Biografía escrita por Alfonso E. Pérez Sánchez (Cartagena, 1935 – Madrid, 2010) Historiador del arte español, especializado en la pintura barroca. Académico numerario de la Historia y de la de Bellas Artes de San Fernando, director del Museo del Prado y catedrático de la Universidad Complutense de Madrid.


Francisco Rizi de Guevara. Pintor.

Madrid, 9.IV.1614 – El Escorial (Madrid), 2.VIII.1685.

Hijo de un modesto pintor italiano (Antonio Rizi de Ancona, venido a España con Federico Zúccaro y casado en Madrid con una española), Francisco es hermano de Juan Andrés Rizi, también pintor.
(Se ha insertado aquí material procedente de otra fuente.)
===== src/source/core_config.svh =====
`ifndef CORE_CONFIG_SVH
`define CORE_CONFIG_SVH

// sign sits above the magnitude in a word
`define CORE_MAG_W      30
`define CORE_ADDR_W     12
`define CORE_OP_W       6

// output device
`define CORE_DIGIT_W    5
`define CORE_OCT_DIGITS 10    // 3 bits each

`define CORE_MEM_DEPTH  4096

`endif


===== src/source/core_pkg.sv =====
`include "core_config.svh"

package core_pkg;

    typedef logic [`CORE_MAG_W-1:0]   mag_t;
    typedef logic [`CORE_MAG_W:0]     word_t;    // {sign, magnitude}
    typedef logic [`CORE_ADDR_W-1:0]  addr_t;
    typedef logic [`CORE_OP_W-1:0]    op_code_t;
    typedef logic [`CORE_DIGIT_W-1:0] digit_t;

    typedef enum logic [2:0] {
        ORD_STOP,
        ORD_ADD,
        ORD_SUB,
        ORD_AND,
        ORD_WRITE,
        ORD_OUTPUT
    } order_t;

    typedef enum logic [2:0] {
        PU_IDLE = 3'd0,
        PU_FETCH,
        PU_DECODE,
        PU_READ1,
        PU_READ2,
        PU_EXEC,
        PU_WRITE,
        PU_OUTPUT
    } pu_state_t;

endpackage


===== src/source/io_unit.sv =====
`timescale 1ns/10ps

module io_unit (
    input  logic             clk,
    input  logic             arst_n,
    input  logic             io_start,
    input  core_pkg::word_t  reg_c_value,
    input  logic             dev_output_ack,
    output logic             dev_output_rdy,
    output core_pkg::digit_t dev_output_data,
    output logic             io_done
);

    localparam int         MAG_W = $bits(core_pkg::mag_t);
    localparam logic [3:0] XFERS = 4'(MAG_W / 3 + 1);    // sign first and then the octal digits

    core_pkg::mag_t shift_mag;
    logic           sign;
    logic [3:0]     xfer_cnt;    // acknowledged transfers
    logic           busy;

    // transfer 0 carries the sign on bit 0
    assign dev_output_data = (xfer_cnt == '0) ? core_pkg::digit_t'(sign)
                                              : core_pkg::digit_t'(shift_mag[MAG_W-1 -: 3]);

    always_ff @(posedge clk) begin
        if (io_start) begin
            {sign, shift_mag} <= reg_c_value;
        end else if (dev_output_rdy && dev_output_ack && xfer_cnt != '0) begin
            shift_mag <= shift_mag << 3;    // next digit to the top
        end
    end

    always_ff @(posedge clk or negedge arst_n) begin
        if (!arst_n) begin
            busy           <= 1'b0;
            dev_output_rdy <= 1'b0;
            xfer_cnt       <= '0;
            io_done        <= 1'b0;
        end else begin
            io_done <= 1'b0;
            if (io_start) begin
                busy     <= 1'b1;
                xfer_cnt <= '0;
            end else if (dev_output_rdy) begin
                if (dev_output_ack) begin
                    dev_output_rdy <= 1'b0;
                    xfer_cnt       <= xfer_cnt + 1'b1;
                end
            end else if (busy && !dev_output_ack) begin
                // ack is low again so the previous transfer is closed
                if (xfer_cnt == XFERS) begin
                    busy    <= 1'b0;
                    io_done <= 1'b1;
                end else begin
                    dev_output_rdy <= 1'b1;
                end
            end
        end
    end

endmodule


===== config.mk =====
export PLATFORM = sky130hd
export DESIGN_NAME = io_unit
export DESIGN_NICKNAME = d
export VERILOG_FILES = /design/src/source/core_pkg.sv /design/src/source/io_unit.sv
export VERILOG_INCLUDE_DIRS = /design/src /design/src/source
export SDC_FILE = /design/constraint.sdc
export NUM_CORES = 1
export LEC_CHECK = 0
export BUFFER_PORTS_ARGS = -buffer_cell sky130_fd_sc_hd__buf_4
export CORE_AREA = 2 2 73 75
export CTS_CLUSTER_DIAMETER = 200
export DETAILED_ROUTE_END_ITERATION = 6
export DIE_AREA = 0 0 75 77
export GPL_TIMING_DRIVEN = 1
export SLEW_MARGIN = 20
export SYNTH_ARGS = -nofsm -noshare
export SYNTH_HDL_FRONTEND = slang
export SYNTH_SLANG_ARGS = --single-unit

===== constraint.sdc =====
create_clock -name clk -period 3.6 [get_ports clk]
set_input_delay 0.18 -clock clk [delete_from_list [all_inputs] [get_ports clk]]
set_output_delay 0.18 -clock clk [all_outputs]
set_load 0.01 [all_outputs]

==> summary.md <==
| Metric | Value |
|---|---|
| Die area | 0.005775 sq mm |
| Chip Height | 77 um |
| Outcome | finished, final reports clean |
| Tmin final | 2.127 ns |
| Pre-Repair DR Iteration Count | 4 |
| Slowest stage cell, crit path | nor3b_1 |
| Fmax | 470.2 MHz |
| Max Root-Sink Buffers | 2 |
| CP bufs+invs | 2 |
| Core Footprint | 0.004977 sq mm |
| WP data required | 3.42 ns |
| CTS sink cnt | 38 |
| Critical path fanouts, max | 4 |
| Syn Area/Cell | 15.96 sq um |
| Antenna violation net count after detailed routing | 0 |
| Total clock buffers created by CTS | 5 |
| Slew of the pin with the lowest slew margin | 0.5472 ns |
| I/O pin cnt | 42 |
| Wire per inst | 12.77 um |
| Commonest non-fill, non-tap cell in the layout | buf_4 |
| Congestion Overflow GR | 0 |
| Max Cap Violations | 0 |
| Clock slew at reported path FFs | 0.07 ns |
| Switching Power | 197.3 uW |
| Comb pwr share | 12.1% |
| CP cell instances | inv_1 > ha_1 > nor3b_1 > mux2_2 > buf_4 |
| Antenna diode count | 0 |
| Seq/Total Area, Yosys | 66.62% |
| Row cnt | 26 |
| Layout area overhead | 26.90% |
| Final Net Count | 184 |
| Clk_skew | 0.009104 ns |
| Setup Slack @ Placement | 1.745 ns |
| Count of cell types in the netlist | 24 |
| Root Driver | clkbuf_8 |
| Vias in the first global route | 1,034 |
| CTS tree | built |
| Total Routed Length | 2.784 mm |
| Final TNS setup | 0 ns |
| Total vias in the final route | 967 |
| Iter 0 DRT Violations | 38 |
| H-tree level count | 2 |
| Power Density | 435.2 mW/mm^2 |
| Worst Setup Path Type | register to output pin |
| Port Buffer Count | 39 |
| RSZ-0062 raised after global routing | false |
| Asr flop ratio synth | 18.42% |
| Final HPWL from detailed placement | 1.946 mm |
| HP Start | reg_c_value[30] |
| Worst setup endpoint | dev_output_data[0] |
| First-pass GRT wire length | 4.574 mm |
| Tcrit/Tclk final | 59.08% |
| Syn Inst Count | 104 |
| Vias per cell | 4.436 |
| Die X | 75 um |
| Clk pwr share | 29.8% |
| HP Class | input port to register |
| Critical path's top delay family | simple AND/OR/NAND/NOR gates |
| Largest cells by area after synthesis | edfxtp_1 56%, mux2_2 19%, dfrtp_1 11% |
| Finished Cell Area | 0.002107 sq mm |
| Starting density of the core | 33.36% |
| Synth top area share | 56.07% |
| Drt drc | 0 |
| RR Endpoint | shift_mag[2] |
| Pint | 719.7 uW |
| GP Congestion | 0.7304 |
| Uppermost layer routed | met4 |
| Met2 wire len | 1.444 mm |
| Pleak | 0.8258 nW |
| Synth area leader | edfxtp_1 |
| Final Max Tran Viols | 0 |
| Seq pwr share | 58.1% |
| Cell Area, Synth | 0.001660 sq mm |
| Worst slew margin | 63.44% |
| Endpoints failing setup | 0 |
| Dominant synthesized flop cell | edfxtp_1 |
| R2R Path Start | xfer_cnt[0] |
| Met3 WL | 157 um |
| Cell count along the critical path | 5 |
| Met1 Wirelength | 1.128 mm |
| Net Sw Frac | 21.52% |
| Placed cell areas | 0.002016 sq mm |
| Yosys reg bits | 38 |
| Slowest stage delay, CP | 0.47 ns |
| Share of layout cells above drive strength 1 | 51.35% |
| Final hold vios | 0 |
| Worst-Skew Late Latency | 0.28 ns |
| Critical path launch point | xfer_cnt[0] |
| Initial antenna violation count | 0 |
| R2R Setup Slk | 1.80 ns |
| Gr usage total | 10.48% |
| CP Capture Type | output pin |
| Synth warn | 0 |
| CP startpoint kind | register |
| Number of flops mapped to enable cells by yosys | 31 |
| Pin count of the biggest net entering global routing | 39 |
| Setup ws final | 1.473 ns |
| Cell depth of the worst flop-to-flop path | 5 |
| Most frequent cells in the layout | 40 x buf_4, 31 x edfxtp_1, 28 x mux2_2 |
| Max IR drop VDD | 0.2289 mV |
| Worst path arrival time | 1.95 ns |
[worst min-delay path by stage]
stage / to / slack [ns] / depth (start not counted)
2_1_floorplan: busy / -0.12 / 0
3_3_place_gp: xfer_cnt[1] / -0.006 / 1
3_5_place_dp: xfer_cnt[0] / -0.002 / 1
4_1_cts: sign / 0.06 / 1
5_1_grt: sign / 0.06 / 1
6_report: sign / 0.07 / 1
[per-layer routing]
metal / vias up / global-route usage (%)
met5: - / 0
met4: 0 / 5.000
met3: 9 / 3.811
met2: 28 / 17.11
met1: 465 / 11.85
li1: 465 / -
[through the flow]
| step | std cells | power (mW) | utilization, % | hold slack (ns) |
|---|---|---|---|---|
| global route | 218 | 0.9628 | 42.33 | 0.05856 |
| detailed placement | 209 | 0.6549 | 40.50 | -0.001698 |
| CTS | 218 | 0.9316 | 42.33 | 0.06010 |
| finish | 218 | 0.9171 | 42.33 | 0.06811 |
| global placement | 209 | 0.6489 | 40.50 | -0.006085 |
| floorplan | 105 | 0.6045 | - | -0.1156 |
[worst reg2reg max path: cells and delay by family (launching register included)]
kind	cells	cell delay, ns
buffers and inverters	2	0.37
flip-flops	1	0.41
AND/OR/NAND/NOR	1	0.47
adder cells (fa/ha/maj)	1	0.14
AO/OA/AOI/OAI	1	0.11
[power by group through the flow]
stage | clock (mW) | combinational (mW) | sequential [mW]
2_1_floorplan | 0 | 0.0645 | 0.540
3_3_place_gp | 0 | 0.109 | 0.540
3_5_place_dp | 0 | 0.112 | 0.543
4_1_cts | 0.285 | 0.114 | 0.533
5_1_grt | 0.304 | 0.123 | 0.536
6_report | 0.274 | 0.111 | 0.532
[final cells by class]
cell class              count  area (sq um)
clock inverters             2         8.758
multi-input cells          58         510.5
repair buffers             41         310.3
flip-flops and latches     38          1106
clock buffers               6         72.57
inverters                   3         11.26
fillers                   475          2870
well taps                  70         87.58
[state kept, by name (all words and copies together), names as in the netlist]
signal and count:
io_done 1, xfer_cnt 4, dev_output_rdy 1, shift_mag 30
sign 1, busy 1
[synth_stat cells, drive strengths merged, types with 2 or more instances]
| cell type | instances |
|---|---|
| nand3 | 3 |
| mux2 | 28 |
| or3 | 2 |
| dfrtp | 7 |
| buf | 6 |
| inv | 3 |
| nor3b | 2 |
| a21oi | 3 |
| and2 | 3 |
| edfxtp | 31 |
| o21ai | 2 |
| nand2 | 2 |
| nor2 | 2 |
| ha | 2 |
[logic make-up after synthesis]
family | count (synthesis) | synth area share [%]
XOR/XNOR | 2 | 1.055
buffers and inverters | 9 | 3.090
multiplexers | 28 | 18.99
AND/OR/NAND/NOR | 17 | 6.180
adder cells (fa/ha/maj) | 2 | 1.507
flip-flops | 38 | 66.62
AO/OA/AOI/OAI | 7 | 2.336
other | 1 | 0.2259
[timing repair]
action                                 CTS  global route
endpoints found under the hold margin    7             0
buffers inserted                         0             0
resized for setup                        0             0
hold buffers                             1             0
No activity file was read; power rests on OpenSTA's default activity.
A pesar de ser su padre pintor y aunque probablemente recibiese de él las primeras nociones de su arte, todas las fuentes afirman que fue discípulo de Vicente Carducho y, efectivamente, éste se refiere a él en su testamento de 1638 y le lega el “borroncillo” que quisiese entre los que había en su estudio.
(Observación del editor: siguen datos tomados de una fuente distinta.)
===== src/source/operator.sv =====
`timescale 1ns/10ps

module operator (
    input  logic               clk,
    input  logic               arst_n,
    input  logic               do_code_to_op,
    input  core_pkg::mag_t     read_data,
    output core_pkg::order_t   order,
    output core_pkg::op_code_t op_code,
    output core_pkg::addr_t    addr1,
    output core_pkg::addr_t    addr2
);

    // magnitude holds op | addr1 | addr2
    always_ff @(posedge clk or negedge arst_n) begin
        if (!arst_n) begin
            op_code <= '0;
            addr1   <= '0;
            addr2   <= '0;
        end else if (do_code_to_op) begin
            {op_code, addr1, addr2} <= read_data;
        end
    end

    always_comb begin
        case (op_code)
            6'd1:    order = core_pkg::ORD_ADD;
            6'd2:    order = core_pkg::ORD_SUB;
            6'd3:    order = core_pkg::ORD_AND;
            6'd4:    order = core_pkg::ORD_WRITE;
            6'd5:    order = core_pkg::ORD_OUTPUT;
            default: order = core_pkg::ORD_STOP;    // unknown codes halt too
        endcase
    end

endmodule


===== config.mk =====
export PLATFORM = sky130hd
export DESIGN_NAME = operator
export DESIGN_NICKNAME = d
export VERILOG_FILES = /design/src/source/core_pkg.sv /design/src/source/operator.sv
export VERILOG_INCLUDE_DIRS = /design/src /design/src/source
export SDC_FILE = /design/constraint.sdc
export NUM_CORES = 1
export LEC_CHECK = 0
export BUFFER_PORTS_ARGS = -buffer_cell sky130_fd_sc_hd__buf_2
export CAP_MARGIN = 10
export CELL_PAD_IN_SITES_DETAIL_PLACEMENT = 1
export CELL_PAD_IN_SITES_GLOBAL_PLACEMENT = 1
export CORE_ASPECT_RATIO = 1.2
export CORE_UTILIZATION = 30
export CTS_CLUSTER_SIZE = 40
export DETAILED_ROUTE_END_ITERATION = 6
export PLACE_DENSITY_LB_ADDON = 0.1
export SLEW_MARGIN = 20
export SYNTH_ARGS = -nofsm -noshare
export SYNTH_HDL_FRONTEND = slang
export SYNTH_SLANG_ARGS = --single-unit

===== constraint.sdc =====
create_clock -name clk -period 1 [get_ports clk]
set_clock_uncertainty 0.05 [all_clocks]
set_input_delay 0 -clock clk [delete_from_list [all_inputs] [get_ports clk]]
set_output_delay 0 -clock clk [all_outputs]
set_load 0.01 [all_outputs]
Probablemente a través de su maestro (fallecido en 1638) entra en contacto con la Corte y en 1639 trabaja ya en la decoración del Salón Dorado del Alcázar, que había proyectado Carducho, junto a artistas como el bien conocido Alonso Cano, y otros pintores madrileños de su generación (Arias, Leonardo, Castello, Camilo, Polo, etc.). Artista de imaginación fértil y fecunda, hay noticias de abundantes obras suyas en la década de 1640, y en ocasión de las fiestas de la entrada en Madrid de Mariana de Austria, la segunda esposa de Felipe IV (1648-1649), interviene con responsabilidad organizativa en las decoraciones callejeras y las arquitecturas efímeras. A la vez comienza su actividad en los teatros del Palacio del Buen Retiro, actividad que se prolongará muchos años y hará de él el especialista es pañol en las decoraciones teatrales, sucediendo en ello a los italianos Baccio del Bianco y Cosme Lotti.

Simultáneamente, su actividad como pintor religioso en las iglesias y conventos de Madrid y de la comarca es constante. Aparece especialmente ligado a la orden de los Capuchinos, para los que trabaja en Madrid (Expolio de Cristo, para los Capuchinos de la Paciencia de Cristo, 1651, hoy en la Catedral de la Almudena, depósito del Museo del Prado, Virgen en gloria con San Felipe y San Francisco, 1650, en el convento capuchino de El Pardo, in situ). A la vez, inicia su vinculación con la Catedral de Toledo, para la que pinta en 1653 un gran lienzo con La Fundación de la Catedral por D. Rodrigo Jimenez de Rada, obteniendo de inmediato el título de Pintor de la Catedral, y encargándose de la decoración de la Capilla de las Reliquias (el ochavo) que llevará a cabo en los años sucesivos en colaboración con Carreño. En 1654 y 1655 pinta en el retablo de la Catedral de Plasencia (Cáceres) y en 1655 hace también el gran retablo de la iglesia de San Pedro del pueblo de Fuente el Saz (Madrid), uno de sus conjuntos más bellos.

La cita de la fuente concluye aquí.